When I began researching my first book, I marveled at the dauntless legacy of queer youth activism that was centered on US college campuses. Inspired by the Mattachine Society and the Daughters of the Bilitis, the Student Homophile League—which later became the Gay Liberation Front—was founded at Columbia University five years before the 1969 Stonewall riots helped to birth 200 student chapters across the country. Modeling their work after the Black Liberation Front, linking arms with Students for a Democratic Society, SHL activists demanded curricula of relevance and stormed medical conferences where gay sex was being pathologized. They stood up—young, smart, and probably a little afraid—to claim their right to exist. Paying homage to these “kids” is more than “researchers” or “professors” telling their story. It means remembering the best parts of what we were when we were young: rebels, idealists, dreamers.

Dreams become action when push comes to shove. And the stories of queer campus activism—then and now—inspire me to keep dreaming and working with these students to change the world. We just need to know where to find them. There are trailblazers like Schuyler Bailar, the transgender student who pushed for his right to compete in Division I men’s swimming at Harvard. There are truth-tellers like Calliope Wong, the [X] student who called into question the professed commitment of women’s colleges to end gender-based oppression by publicizing her rejection from Smith College. And there are terrific role models like Brigham Young University senior Matt Easton, the gay student who declared to a packed house at his Mormon school’s commencement ceremony: “As a gay man, I am not broken.” These are just three of many examples.

None of these kids are broken. On the contrary, they are breaking—institutional silences, oppressive policies, and the unspoken rules that relegate youth activism to a lesser role in our movement. As I teach them about what we can learn from Stonewall—resistance, reclamation, and refusal—I watch them building a better, more inclusive world, one that is predicated on naming the costs of homophobia and transphobia, as well as white supremacy, misogyny, and nativism. Far from just a selfish distraction, social media means that they are more accountable to one another, sometimes surpassing and transforming old models of community for new ones.

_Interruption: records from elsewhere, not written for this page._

### src/swc_pkg.sv
// swc_pkg: constants and types of the sleep and wake-up controller
// assumes one 50 MHz system clock that also serves as the oscillator
package swc_pkg;
   localparam int CLK_HZ = 50_000_000;
   localparam int CLK_PERIOD_NS = 20;
   localparam int LF_OSC_HZ = 31_000;
   localparam int LF_DIV = CLK_HZ / LF_OSC_HZ;
   // the oscillator that must start up is the one feeding ref_clk
   localparam int OSC_PERIOD_NS = CLK_PERIOD_NS;
   localparam int STARTUP_OSC_PERIODS = 1024;
   localparam int STARTUP_DELAY_NS = STARTUP_OSC_PERIODS * OSC_PERIOD_NS;
   localparam int OST_CYCLES = (STARTUP_DELAY_NS + CLK_PERIOD_NS - 1) / CLK_PERIOD_NS;
   localparam int OST_W = 11;
   localparam int DIV_W = 11;
   localparam int WD_W = 16;
   localparam int N_IRQ = 8;

   localparam logic [7:0] OFS_STATUS = 8'h00;
   localparam logic [7:0] OFS_CTRL = 8'h04;
   localparam logic [7:0] OFS_IRQ_EN = 8'h08;
   localparam logic [7:0] OFS_STATE = 8'h0c;

   localparam int STATUS_PD_BIT = 3;
   localparam int STATUS_TO_BIT = 4;
   localparam int CTRL_GIE_BIT = 0;
   localparam int CTRL_WDTE_LSB = 1;
   localparam int CTRL_SWDTEN_BIT = 3;
   localparam int CTRL_OSC_LSB = 4;
   localparam int CTRL_EXTRST_EN_BIT = 6;
   localparam int CTRL_BOR_EN_BIT = 7;
   localparam logic [7:0] CTRL_RESET = 8'hc0;
   localparam logic [7:0] IRQ_EN_RESET = 8'h00;

   localparam logic [1:0] RESP_OKAY = 2'h0;
   localparam logic [1:0] RESP_SLVERR = 2'h2;

   typedef enum logic [1:0] {
      WDTE_OFF    = 2'b00,
      WDTE_SW     = 2'b01,
      WDTE_NSLEEP = 2'b10,
      WDTE_ON     = 2'b11
   } swc_wdte_e;

   typedef enum logic [1:0] {
      OSC_INTERNAL   = 2'b00,
      OSC_CRYSTAL    = 2'b01,
      OSC_HIGH_SPEED = 2'b10,
      OSC_LOW_POWER  = 2'b11
   } swc_osc_e;

   typedef enum logic [2:0] {
      ST_AWAKE   = 3'b000,
      ST_ENTER   = 3'b001,
      ST_ASLEEP  = 3'b010,
      ST_STARTUP = 3'b011,
      ST_RESUME  = 3'b100
   } swc_state_e;
endpackage

### src/swc_wd_if.sv
// swc_wd_if: link between the sleep sequencer and its watchdog counter
// assumes both ends run on ref_clk
`timescale 1ns/1ns
interface swc_wd_if;
   logic                      clear;
   logic                      run;
   logic                      timeout;
   logic [swc_pkg::WD_W-1:0]  count;
   modport ctl (output clear, output run, input timeout, input count);
   modport wd (input clear, input run, output timeout, output count);
endinterface

### src/swc_top.sv
// swc_top: sleep entry, clock gating, wake-up and status flags with AXI4-Lite access
// assumes core strobes and irq flags are on ref_clk; reset pins are asynchronous
//
// Functional notes
// - sleep is entered only when the core executes the sleep instruction.
// - entering sleep clears the watchdog; it keeps counting if enabled in sleep.
// - completed sleep entry clears the power-down flag and sets the timeout flag.
// - the core clock is stopped while asleep.
// - low-frequency, timer, converter and sensing oscillators keep running in sleep.
// - io pins hold their pre-sleep drive state for the whole sleep.
// - sleep changes no reset source except the watchdog.
// - wake on reset pin, brownout, power-on, watchdog or enabled interrupts.
// - pin, brownout and power-on wakes reset fully; watchdog and interrupts resume.
// - while sleep executes the core prefetches the next instruction.
// - an interrupt wakes only if its own enable is set, ignoring global enable.
// - interrupt wake with global enable off continues after the sleep instruction.
// - with global enable on, run the next instruction then vector.
// - every wake from sleep clears the watchdog.
// - global enable off with enabled flag already set makes sleep a no-op.
// - flag set during or after sleep: complete sleep, then wake at once.
// - crystal, high-speed and low-power modes wait 1024 oscillator periods on wake.
// - watchdog timeout in sleep wakes without reset and records it in the flags.
// - after wake the watchdog stays clear until oscillator start-up ends.
`timescale 1ns/1ns
module swc_top
#(
   parameter logic [15:0] WDT_LIMIT = 16'hffff
)
(
   input  wire logic                       ref_clk,
   input  wire logic                       rst,
   input  wire logic [7:0]                 s_axi_awaddr,
   input  wire logic                       s_axi_awvalid,
   output logic                            s_axi_awready,
   input  wire logic [31:0]                s_axi_wdata,
   input  wire logic [3:0]                 s_axi_wstrb,
   input  wire logic                       s_axi_wvalid,
   output logic                            s_axi_wready,
   output logic [1:0]                      s_axi_bresp,
   output logic                            s_axi_bvalid,
   input  wire logic                       s_axi_bready,
   input  wire logic [7:0]                 s_axi_araddr,
   input  wire logic                       s_axi_arvalid,
   output logic                            s_axi_arready,
   output logic [31:0]                     s_axi_rdata,
   output logic [1:0]                      s_axi_rresp,
   output logic                            s_axi_rvalid,
   input  wire logic                       s_axi_rready,
   input  wire logic                       sleep_exec,
   input  wire logic                       wdt_clear_cmd,
   input  wire logic [swc_pkg::N_IRQ-1:0]  irq_flags,
   input  wire logic                       external_reset_pin_n,
   input  wire logic                       brownout_reset,
   input  wire logic                       por_reset,
   output logic                            core_clk_en,
   output logic                            io_hold,
   output logic [3:0]                      osc_keep_run,
   output logic                            asleep,
   output logic                            prefetch_next,
   output logic                            sleep_nop,
   output logic                            wake_resume,
   output logic                            irq_vector_req,
   output logic                            sys_reset
);
   swc_wd_if wd ();

   swc_wdog #(.LIMIT(WDT_LIMIT)) u_wdog
   (
      .ref_clk (ref_clk),
      .rst     (rst),
      .wd      (wd.wd)
   );

   // one-hot select {state, irq_en, ctrl, status}; zero means unmapped
   function automatic logic [3:0] reg_sel(input logic [7:0] a);
      logic [3:0] r;
      r = 4'h0;
      if (a == swc_pkg::OFS_STATUS)
         r = 4'h1;
      if (a == swc_pkg::OFS_CTRL)
         r = 4'h2;
      if (a == swc_pkg::OFS_IRQ_EN)
         r = 4'h4;
      if (a == swc_pkg::OFS_STATE)
         r = 4'h8;
      return r;
   endfunction

   swc_pkg::swc_state_e      state_q;
   swc_pkg::swc_state_e      state_d;
   logic [1:0]               ext_sync_q;
   logic [1:0]               bor_sync_q;
   logic [1:0]               por_sync_q;
   logic [7:0]               ctrl_q;
   logic [7:0]               irq_en_q;
   logic                     to_q;
   logic                     pd_q;
   logic                     to_d;
   logic                     pd_d;
   logic [swc_pkg::OST_W-1:0] ost_q;
   logic                     by_irq_q;
   logic                     by_irq_d;
   logic                     wd_wake_q;
   logic                     global_irq_enable;
   logic                     swdten;
   logic                     ext_en;
   logic                     bor_en;
   swc_pkg::swc_wdte_e       wdte;
   swc_pkg::swc_osc_e        osc;
   logic                     osc_slow;
   logic                     wake_req;
   logic                     reset_src;
   logic                     wd_active;
   logic                     sleeping;
   logic                     nop_sleep;
   logic                     sleep_go;
   logic                     wake_now;
   logic                     wd_reset;
   logic                     clk_on_d;

   // reset pins cross in from outside the clock domain
   always_ff @(posedge ref_clk)
   begin
      if (rst)
      begin
         ext_sync_q <= 2'h3;
         bor_sync_q <= 2'h0;
         por_sync_q <= 2'h0;
      end
      else
      begin
         ext_sync_q <= {ext_sync_q[0], external_reset_pin_n};
         bor_sync_q <= {bor_sync_q[0], brownout_reset};
         por_sync_q <= {por_sync_q[0], por_reset};
      end
   end

   assign global_irq_enable = ctrl_q[swc_pkg::CTRL_GIE_BIT];
   assign swdten = ctrl_q[swc_pkg::CTRL_SWDTEN_BIT];
   assign ext_en = ctrl_q[swc_pkg::CTRL_EXTRST_EN_BIT];
   assign bor_en = ctrl_q[swc_pkg::CTRL_BOR_EN_BIT];
   assign wdte = swc_pkg::swc_wdte_e'(ctrl_q[swc_pkg::CTRL_WDTE_LSB +: 2]);
   assign osc = swc_pkg::swc_osc_e'(ctrl_q[swc_pkg::CTRL_OSC_LSB +: 2]);
   assign osc_slow = (osc != swc_pkg::OSC_INTERNAL);

   // global enable deliberately absent from the wake term
   assign wake_req = |(irq_flags & irq_en_q);
   // same reset path whether asleep or awake
   assign reset_src = (ext_en & ~ext_sync_q[1]) | (bor_en & bor_sync_q[1])
                    | por_sync_q[1];

   assign sleeping = (state_q == swc_pkg::ST_ENTER) || (state_q == swc_pkg::ST_ASLEEP);
   assign wd_active = (wdte == swc_pkg::WDTE_ON)
                    || (wdte == swc_pkg::WDTE_NSLEEP && !sleeping)
                    || (wdte == swc_pkg::WDTE_SW && swdten);

   assign nop_sleep = (state_q == swc_pkg::ST_AWAKE) && sleep_exec && !global_irq_enable
                    && wake_req;
   assign sleep_go = (state_q == swc_pkg::ST_AWAKE) && sleep_exec && !nop_sleep;
   // a flag arriving while entry completes wakes right away
   assign wake_now = sleeping && (wake_req || wd.timeout);
   assign wd_reset = wd.timeout && !sleeping;
   assign by_irq_d = wake_now ? wake_req : by_irq_q;

   assign wd.run = wd_active;
   assign wd.clear = sleep_go || (state_q == swc_pkg::ST_ENTER) || wake_now
                   || (state_q == swc_pkg::ST_STARTUP) || wdt_clear_cmd
                   || !wd_active;

   always_comb
   begin
      state_d = state_q;
      unique case (state_q)
         swc_pkg::ST_AWAKE:
            if (sleep_go)
               state_d = swc_pkg::ST_ENTER;
         swc_pkg::ST_ENTER, swc_pkg::ST_ASLEEP:
            if (wake_now)
               state_d = osc_slow ? swc_pkg::ST_STARTUP : swc_pkg::ST_RESUME;
            else
               state_d = swc_pkg::ST_ASLEEP;
         swc_pkg::ST_STARTUP:
            if (ost_q == '0)
               state_d = swc_pkg::ST_RESUME;
         swc_pkg::ST_RESUME:
            state_d = swc_pkg::ST_AWAKE;
         default:
            state_d = swc_pkg::ST_AWAKE;
      endcase
   end

   // watchdog timeout outranks the entry update so the event is recorded
   assign to_d = wd.timeout ? 1'b0
               : ((state_q == swc_pkg::ST_ENTER) || wdt_clear_cmd) ? 1'b1
               : to_q;
   assign pd_d = wd.timeout ? pd_q
               : (state_q == swc_pkg::ST_ENTER) ? 1'b0
               : wdt_clear_cmd ? 1'b1 : pd_q;
   assign clk_on_d = (state_d == swc_pkg::ST_AWAKE) || (state_d == swc_pkg::ST_RESUME);

   always_ff @(posedge ref_clk)
   begin
      if (rst)
      begin
         state_q <= swc_pkg::ST_AWAKE;
         to_q <= 1'b1;
         pd_q <= 1'b1;
         by_irq_q <= 1'b0;
         wd_wake_q <= 1'b0;
      end
      else
      begin
         state_q <= state_d;
         to_q <= to_d;
         pd_q <= pd_d;
         by_irq_q <= by_irq_d;
         wd_wake_q <= wake_now ? (wd.timeout && !wake_req) : wd_wake_q;
      end
   end

   // start-up count runs only for external oscillator modes
   always_ff @(posedge ref_clk)
   begin
      if (rst)
         ost_q <= '0;
      else if (wake_now && osc_slow)
         ost_q <= swc_pkg::OST_W'(swc_pkg::OST_CYCLES - 1);
      else if (state_q == swc_pkg::ST_STARTUP)
         ost_q <= ost_q - 1'b1;
   end

   always_ff @(posedge ref_clk)
   begin
      if (rst)
      begin
         core_clk_en <= 1'b1;
         io_hold <= 1'b0;
         asleep <= 1'b0;
         osc_keep_run <= 4'hf;
         prefetch_next <= 1'b0;
         sleep_nop <= 1'b0;
         wake_resume <= 1'b0;
         irq_vector_req <= 1'b0;
         sys_reset <= 1'b0;
      end
      else
      begin
         core_clk_en <= clk_on_d;
         io_hold <= !clk_on_d;
         asleep <= (state_d == swc_pkg::ST_ASLEEP);
         osc_keep_run <= 4'hf;
         prefetch_next <= (state_q == swc_pkg::ST_AWAKE) && sleep_exec;
         sleep_nop <= nop_sleep;
         wake_resume <= (state_d == swc_pkg::ST_RESUME);
         irq_vector_req <= (state_d == swc_pkg::ST_RESUME) && global_irq_enable && by_irq_d;
         sys_reset <= reset_src || wd_reset;
      end
   end

   // register bus: write address and data taken in either order
   logic [7:0]  awaddr_q;
   logic [31:0] wdata_q;
   logic [3:0]  wstrb_q;
   logic        aw_hold_q;
   logic        w_hold_q;
   logic        aw_take;
   logic        w_take;
   logic        aw_full;
   logic        w_full;
   logic        do_wr;
   logic        bvalid_d;
   logic        rvalid_d;
   logic        ar_take;
   logic [7:0]  wr_addr;
   logic [31:0] wr_data;
   logic [3:0]  wr_strb;
   logic [3:0]  wr_sel;
   logic [3:0]  rd_sel;
   logic [7:0]  status_rd;
   logic [7:0]  rd_byte;

   assign aw_take = s_axi_awvalid && s_axi_awready;
   assign w_take = s_axi_wvalid && s_axi_wready;
   assign aw_full = aw_hold_q || aw_take;
   assign w_full = w_hold_q || w_take;
   assign do_wr = aw_full && w_full && !s_axi_bvalid;
   assign bvalid_d = do_wr || (s_axi_bvalid && !s_axi_bready);
   assign wr_addr = aw_hold_q ? awaddr_q : s_axi_awaddr;
   assign wr_data = w_hold_q ? wdata_q : s_axi_wdata;
   assign wr_strb = w_hold_q ? wstrb_q : s_axi_wstrb;
   assign wr_sel = reg_sel(wr_addr);
   assign ar_take = s_axi_arvalid && s_axi_arready;
   assign rvalid_d = ar_take || (s_axi_rvalid && !s_axi_rready);
   assign rd_sel = reg_sel(s_axi_araddr);

   always_comb
   begin
      status_rd = 8'h00;
      status_rd[swc_pkg::STATUS_TO_BIT] = to_q;
      status_rd[swc_pkg::STATUS_PD_BIT] = pd_q;
   end

   assign rd_byte = rd_sel[0] ? status_rd
                  : rd_sel[1] ? ctrl_q
                  : rd_sel[2] ? irq_en_q
                  : rd_sel[3] ? {3'h0, by_irq_q, wd_wake_q, state_q}
                  : 8'h00;

   always_ff @(posedge ref_clk)
   begin
      if (rst)
      begin
         aw_hold_q <= 1'b0;
         w_hold_q <= 1'b0;
         s_axi_awready <= 1'b0;
         s_axi_wready <= 1'b0;
         s_axi_bvalid <= 1'b0;
         s_axi_bresp <= swc_pkg::RESP_OKAY;
      end
      else
      begin
         aw_hold_q <= aw_full && !do_wr;
         w_hold_q <= w_full && !do_wr;
         s_axi_awready <= !(aw_full && !do_wr) && !bvalid_d;
         s_axi_wready <= !(w_full && !do_wr) && !bvalid_d;
         s_axi_bvalid <= bvalid_d;
         if (do_wr)
            s_axi_bresp <= (wr_sel != 4'h0) ? swc_pkg::RESP_OKAY : swc_pkg::RESP_SLVERR;
      end
   end

   always_ff @(posedge ref_clk)
   begin
      if (aw_take)
         awaddr_q <= s_axi_awaddr;
      if (w_take)
      begin
         wdata_q <= s_axi_wdata;
         wstrb_q <= s_axi_wstrb;
      end
   end

   // status and state are read-only; writes to them are accepted and dropped
   always_ff @(posedge ref_clk)
   begin
      if (rst)
      begin
         ctrl_q <= swc_pkg::CTRL_RESET;
         irq_en_q <= swc_pkg::IRQ_EN_RESET;
      end
      else if (do_wr && wr_strb[0])
      begin
         if (wr_sel[1])
            ctrl_q <= wr_data[7:0];
         if (wr_sel[2])
            irq_en_q <= wr_data[7:0];
      end
   end

   always_ff @(posedge ref_clk)
   begin
      if (rst)
      begin
         s_axi_arready <= 1'b0;
         s_axi_rvalid <= 1'b0;
         s_axi_rdata <= 32'h0;
         s_axi_rresp <= swc_pkg::RESP_OKAY;
      end
      else
      begin
         s_axi_arready <= !rvalid_d;
         s_axi_rvalid <= rvalid_d;
         if (ar_take)
         begin
            s_axi_rdata <= {24'h0, rd_byte};
            s_axi_rresp <= (rd_sel != 4'h0) ? swc_pkg::RESP_OKAY : swc_pkg::RESP_SLVERR;
         end
      end
   end
endmodule

### src/swc_wdog.sv
// swc_wdog: watchdog counter ticking on the low-frequency oscillator rate
// assumes clear and run come from the sequencer on the same clock
`timescale 1ns/1ns
module swc_wdog
#(
   parameter logic [15:0] LIMIT = 16'hffff
)
(
   input wire logic  ref_clk,
   input wire logic  rst,
   swc_wd_if.wd      wd
);
   localparam logic [swc_pkg::DIV_W-1:0] DIV_LAST = swc_pkg::DIV_W'(swc_pkg::LF_DIV - 1);

   logic [swc_pkg::DIV_W-1:0] div_q;
   logic [swc_pkg::WD_W-1:0]  count_q;
   logic                      timeout_q;
   logic                      lf_tick;
   logic                      at_limit;

   // the low-frequency tick free-runs, sleep or not
   assign lf_tick = (div_q == DIV_LAST);
   assign at_limit = (count_q == LIMIT);
   assign wd.timeout = timeout_q;
   assign wd.count = count_q;

   always_ff @(posedge ref_clk)
   begin
      if (rst || lf_tick)
         div_q <= '0;
      else
         div_q <= div_q + 1'b1;
   end

   always_ff @(posedge ref_clk)
   begin
      if (rst || wd.clear)
         count_q <= '0;
      else if (wd.run && lf_tick)
         count_q <= at_limit ? '0 : count_q + 1'b1;
   end

   always_ff @(posedge ref_clk)
   begin
      if (rst)
         timeout_q <= 1'b0;
      else
         timeout_q <= wd.run && !wd.clear && lf_tick && at_limit;
   end
endmodule

### config.mk
export PLATFORM = sky130hd
export DESIGN_NAME = swc_top
export DESIGN_NICKNAME = d
export VERILOG_FILES = /design/src/swc_pkg.sv /design/src/swc_wd_if.sv /design/src/swc_top.sv /design/src/swc_wdog.sv
export SDC_FILE = /design/constraint.sdc
export NUM_CORES = 1
export LEC_CHECK = 0
export ABC_AREA = 1
export BUFFER_PORTS_ARGS = -buffer_cell sky130_fd_sc_hd__buf_2
export CORE_UTILIZATION = 45
export CTS_BUF_LIST = sky130_fd_sc_hd__clkbuf_4 sky130_fd_sc_hd__clkbuf_8 sky130_fd_sc_hd__clkbuf_16
export CTS_CLUSTER_DIAMETER = 100
export CTS_CLUSTER_SIZE = 40
export DETAILED_ROUTE_END_ITERATION = 10
export HOLD_SLACK_MARGIN = 0.08
export PLACE_DENSITY = 0.68
export SYNTH_ARGS = -nofsm -noshare
export SYNTH_HDL_FRONTEND = slang
export SYNTH_SLANG_ARGS = --single-unit
### constraint.sdc
create_clock -name ref_clk -period 2.2 [get_ports ref_clk]
set_input_delay 0.44 -clock ref_clk [delete_from_list [all_inputs] [get_ports ref_clk]]
set_output_delay 0.44 -clock ref_clk [all_outputs]
set_load 0.05 [all_outputs]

The “Chicken Little” crowd likes to dismiss all of this—and them—as narcissism, assimilation, you name it. I prefer to call it transformation. They are working to claim spaces and change structures that should rightfully belong to queer college students. It is the work of world making, even as the world we’ve handed them is burning. Honestly, sometimes I wonder if we deserve them.

Is higher ed in crisis? Not if you take these queer college activists at their word. From my vantage point, at least, the kids are alright.

We need them—and they need us. So let’s pop the champagne when they win, and pick them up and dust them off when they lose. Armed with the confidence of coming to queer consciousness earlier in life than most of us did, these young liberators can carry forward the lessons and legacies of Stonewall on their own campuses.

Stonewall turns 50 this year, as do I, and this is what I’ve learned about transformative teaching: We must have the courage to build bridges between generations. Only then can we create a higher education that is as triumphantly and beautifully queer as those young rebels at Stonewall once dreamed.